Obsessive compulsive disorder (OCD) is a disease in which spontaneous remission is rare, causes significant impact on quality of life, and generally has a chronic course. Lifetime prevalence rates worldwide are estimated to be between 2 % and 3 % in developed countries (Kessler et al., 2011). About 50 % of those with OCD have the onset of symptoms in childhood and adolescence (Goodman et al., 2014). The exact cause of OCD is unknown, but it is likely multifactorial. Although the etiology of OCD is not fully known, there are various explanations for the disease. Many studies show that there are problems in the pathophysiology of OCD in the cortico-striato-thalamo-cortical circuits, which are responsible for reward-related processes, motor and response inhibition, and habit-based behavior (Van Den Heuvel et al., 2009; Fineberg et al., 2015).

In retinal physiology, the main neurotransmitter of photoreceptors responsible for vision is glutamate. Although neurotransmitters such as serotonin, dopamine, g-aminobutyric acid (GABA), glycine, acetylcholine, and taurine have also been detected in amacrine cells, which are interneurons in the retina, their exact functions are not yet fully known. Therefore, considering the functional disorder in the fronto-striato-thalamic circuits of OCD symptoms and the disorder in serotonin and dopamine neurotransmitters of OCD pathophysiology, it is thought that there may be some changes in the neuronal structure and physiology of the retina. Considered an extension of the brain, the retina is believed to be a critical piece in monitoring possible degeneration as part of the central nervous system (Zohar et al., 1999). Studies analyzing changes in neural networks in the retina in neurodegenerative diseases with optical coherence tomography (OCT), a non-invasive method developed for high-resolution cross-sectional imaging of biological tissues, have become more remarkable recently.

OCT was used to detect neuronal degeneration in neurological disorders including Alzheimer’s disease (Gunes et al., 2015), Parkinson disease (Sari et al., 2015), and Multiple Sclerosis (Hu et al., 2015). Similarly, OCT measurements have been made in many psychiatric diseases with known neurodegeneration, especially schizophrenia and mood disorders. (May-Yin Chu et al., 2012; Celik et al., 2016; Kalenderoglu, 2016a, 2016b). When the literature is examined, there are three studies that examine the relationship of peripapillary retinal nerve fiber layer thickness (RNFL) in OCD. These studies were both conducted with an adult age group (Polat et al., 2019). In one of the studies, no difference was detected between the patient and control groups. In the other study, a significant decrease was detected in the patient group (Ozen et al., 2019). According to the results of a recent study, peripapillary RNFL and ganglion cell complex thickness (GCC) measurements were found to be significantly lower (Onur et al., 2020). There is no study in the literature examining the relationship between pediatric age group and peripapillary RNFL.

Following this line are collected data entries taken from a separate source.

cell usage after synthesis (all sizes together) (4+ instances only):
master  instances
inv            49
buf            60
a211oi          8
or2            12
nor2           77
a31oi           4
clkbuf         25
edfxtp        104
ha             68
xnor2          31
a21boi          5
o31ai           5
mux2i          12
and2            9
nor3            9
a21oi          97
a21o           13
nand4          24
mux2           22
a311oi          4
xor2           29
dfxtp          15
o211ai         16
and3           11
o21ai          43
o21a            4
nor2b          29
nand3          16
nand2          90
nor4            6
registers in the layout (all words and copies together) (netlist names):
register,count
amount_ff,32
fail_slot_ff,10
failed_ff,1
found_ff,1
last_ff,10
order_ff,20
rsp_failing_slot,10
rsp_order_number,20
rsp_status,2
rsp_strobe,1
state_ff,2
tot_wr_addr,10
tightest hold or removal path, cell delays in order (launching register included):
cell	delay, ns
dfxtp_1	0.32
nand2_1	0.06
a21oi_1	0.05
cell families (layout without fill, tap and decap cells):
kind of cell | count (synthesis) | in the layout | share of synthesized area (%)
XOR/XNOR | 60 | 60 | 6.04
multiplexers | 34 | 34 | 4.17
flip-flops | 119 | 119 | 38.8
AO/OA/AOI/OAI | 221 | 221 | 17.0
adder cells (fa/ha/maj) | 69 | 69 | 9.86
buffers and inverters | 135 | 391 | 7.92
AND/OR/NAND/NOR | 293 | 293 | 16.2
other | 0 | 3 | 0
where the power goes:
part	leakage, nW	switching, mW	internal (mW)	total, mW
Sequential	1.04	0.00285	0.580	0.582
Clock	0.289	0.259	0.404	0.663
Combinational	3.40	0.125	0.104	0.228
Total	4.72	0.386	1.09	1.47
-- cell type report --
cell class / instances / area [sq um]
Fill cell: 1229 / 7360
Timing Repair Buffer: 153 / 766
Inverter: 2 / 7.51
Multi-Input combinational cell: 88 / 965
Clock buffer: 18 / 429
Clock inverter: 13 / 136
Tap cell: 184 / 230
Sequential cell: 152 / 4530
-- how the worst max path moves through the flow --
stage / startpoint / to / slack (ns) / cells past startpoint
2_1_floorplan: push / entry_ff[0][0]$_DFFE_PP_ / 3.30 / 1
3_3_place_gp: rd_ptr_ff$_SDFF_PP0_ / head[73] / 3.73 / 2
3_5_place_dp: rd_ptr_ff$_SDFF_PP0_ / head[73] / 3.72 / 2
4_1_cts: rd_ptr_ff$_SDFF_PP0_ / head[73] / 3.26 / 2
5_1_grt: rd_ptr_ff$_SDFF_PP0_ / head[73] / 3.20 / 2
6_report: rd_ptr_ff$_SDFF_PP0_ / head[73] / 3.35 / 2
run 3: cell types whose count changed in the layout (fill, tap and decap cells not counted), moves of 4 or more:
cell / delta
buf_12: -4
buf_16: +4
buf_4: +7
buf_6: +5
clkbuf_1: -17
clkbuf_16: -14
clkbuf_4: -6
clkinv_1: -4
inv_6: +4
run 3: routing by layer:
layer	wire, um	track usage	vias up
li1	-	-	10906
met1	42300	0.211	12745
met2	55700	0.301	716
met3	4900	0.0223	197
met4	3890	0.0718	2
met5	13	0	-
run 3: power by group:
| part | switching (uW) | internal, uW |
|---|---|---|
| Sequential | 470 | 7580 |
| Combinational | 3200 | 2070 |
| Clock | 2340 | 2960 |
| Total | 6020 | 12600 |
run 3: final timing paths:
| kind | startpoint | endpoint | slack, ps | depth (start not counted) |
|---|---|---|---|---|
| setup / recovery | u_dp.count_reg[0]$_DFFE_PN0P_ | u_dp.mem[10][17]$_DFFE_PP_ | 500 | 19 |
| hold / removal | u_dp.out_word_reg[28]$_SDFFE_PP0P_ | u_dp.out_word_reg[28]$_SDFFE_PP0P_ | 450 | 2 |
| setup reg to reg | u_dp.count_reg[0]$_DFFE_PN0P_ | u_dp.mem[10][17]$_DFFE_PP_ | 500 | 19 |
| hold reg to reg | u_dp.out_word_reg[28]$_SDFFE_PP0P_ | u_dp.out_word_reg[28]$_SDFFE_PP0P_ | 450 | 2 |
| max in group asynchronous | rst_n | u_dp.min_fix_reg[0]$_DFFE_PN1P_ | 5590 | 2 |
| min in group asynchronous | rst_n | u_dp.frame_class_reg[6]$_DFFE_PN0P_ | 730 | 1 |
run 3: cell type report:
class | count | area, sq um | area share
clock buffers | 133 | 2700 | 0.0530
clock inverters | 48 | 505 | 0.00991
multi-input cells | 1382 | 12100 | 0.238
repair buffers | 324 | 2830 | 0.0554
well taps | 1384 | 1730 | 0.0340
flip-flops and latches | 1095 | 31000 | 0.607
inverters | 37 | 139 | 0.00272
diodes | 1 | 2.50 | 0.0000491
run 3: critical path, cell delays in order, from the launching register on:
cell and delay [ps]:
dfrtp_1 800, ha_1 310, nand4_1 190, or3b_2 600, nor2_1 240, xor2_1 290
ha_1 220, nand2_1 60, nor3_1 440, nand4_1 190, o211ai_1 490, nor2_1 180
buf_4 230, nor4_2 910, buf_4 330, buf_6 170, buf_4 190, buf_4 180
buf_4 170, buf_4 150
`src/rtl/s128alu_pkg.sv`:
```
// Shared types and codes for the signed 128-bit integer ALU.
// No dependencies; every file of the block but s128alu_if imports this package.
package s128alu_pkg;

    localparam int FULL_BITS = 128;

    typedef enum logic [3:0] {
        OP_ADD = 4'd0,
        OP_SUB = 4'd1,
        OP_MUL = 4'd2,
        OP_DIV = 4'd3,
        OP_MOD = 4'd4,
        OP_AND = 4'd5,
        OP_OR  = 4'd6,
        OP_XOR = 4'd7,
        OP_NOT = 4'd8,
        OP_NEG = 4'd9,
        OP_SHL = 4'd10,
        OP_SAR = 4'd11,
        OP_ROL = 4'd12,
        OP_ROR = 4'd13,
        OP_CMP = 4'd14
    } op_t;

    typedef enum logic [1:0] {
        ST_OK   = 2'd0,
        ST_OVF  = 2'd1,
        ST_DIVZ = 2'd2
    } status_t;

    localparam logic signed [1:0] ORD_LESS    = 2'sb11;
    localparam logic signed [1:0] ORD_EQUAL   = 2'sb00;
    localparam logic signed [1:0] ORD_GREATER = 2'sb01;

    typedef struct packed {
        op_t                  op;
        logic                 na;
        logic                 nb;
        logic                 min_by_m1;
        logic                 b_zero;
        logic [FULL_BITS-1:0] res;
        logic [1:0]           order;
        status_t              status;
    } ctl_t;

endpackage

```
`src/rtl/s128alu_finish.sv`:
```
// Output stage: applies signs and overflow rules to the chain's product or
// quotient and remainder, and holds the result item. Uses s128alu_pkg.
module s128alu_finish #(
    parameter int OPERAND_BITS = 128
) (
    input  logic                      clk,
    input  logic                      rst_n,
    input  logic                      en,
    input  logic                      in_valid,
    input  s128alu_pkg::ctl_t         in_ctl,
    input  logic [OPERAND_BITS-1:0]   in_x,
    input  logic [2*OPERAND_BITS-1:0] in_acc,
    output logic                      out_valid,
    output logic [127:0]              out_res,
    output logic [127:0]              out_rem,
    output logic [1:0]                out_order,
    output logic [1:0]                out_status
);
    import s128alu_pkg::*;

    localparam int W = OPERAND_BITS;
    localparam logic [2*W-1:0] POW = {{W{1'b0}}, 1'b1, {(W-1){1'b0}}};

    function automatic logic [FULL_BITS-1:0] sx(input logic [W-1:0] v);
        sx = FULL_BITS'($signed(v));
    endfunction

    logic                 neg_q;
    logic [W-1:0]         low, mres, q, r;
    logic [FULL_BITS-1:0] res, rem;
    status_t              status;

    logic                 valid_reg;
    logic [FULL_BITS-1:0] res_reg, rem_reg;
    logic [1:0]           order_reg;
    status_t              status_reg;

    assign neg_q = in_ctl.na != in_ctl.nb;
    assign low   = in_acc[W-1:0];
    assign mres  = neg_q ? -low : low;
    assign q     = neg_q ? -in_x : in_x;
    assign r     = in_ctl.na ? -low : low;

    always_comb
    begin
        res    = in_ctl.res;
        rem    = '0;
        status = in_ctl.status;
        unique case (in_ctl.op)
            OP_MUL:
            begin
                res    = sx(mres);
                status = ((|in_acc[2*W-1:W-1]) && !(neg_q && in_acc == POW)) ? ST_OVF : ST_OK;
            end
            OP_DIV, OP_MOD:
            begin
                if (in_ctl.b_zero)
                begin
                    res    = '0;
                    status = ST_DIVZ;
                end
                else
                begin
                    rem = sx(r);
                    if (in_ctl.op == OP_DIV)
                    begin
                        res    = sx(q);
                        status = in_ctl.min_by_m1 ? ST_OVF : ST_OK;
                    end
                    else
                    begin
                        res    = sx(r);
                        status = ST_OK;
                    end
                end
            end
            default: res = in_ctl.res;
        endcase
    end

    always_ff @(posedge clk or negedge rst_n)
    begin
        if (!rst_n)
            valid_reg <= 1'b0;
        else if (en)
            valid_reg <= in_valid;
    end

    always_ff @(posedge clk)
    begin
        if (en)
        begin
            res_reg    <= res;
            rem_reg    <= rem;
            order_reg  <= in_ctl.order;
            status_reg <= status;
        end
    end

    assign out_valid  = valid_reg;
    assign out_res    = res_reg;
    assign out_rem    = rem_reg;
    assign out_order  = order_reg;
    assign out_status = status_reg;
endmodule

```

The aim of this study is to compare the peripapillary RNFL levels, ganglion cell layer (GCL) volume, GCL thickness, GCC and central macular thickness (CMT) of OCD children and adolescents aged between 8–18 determined by the OCT method, compared with healthy controls. Additionally, it will be investigated whether there is a relationship between disease severity and RNFL measurements.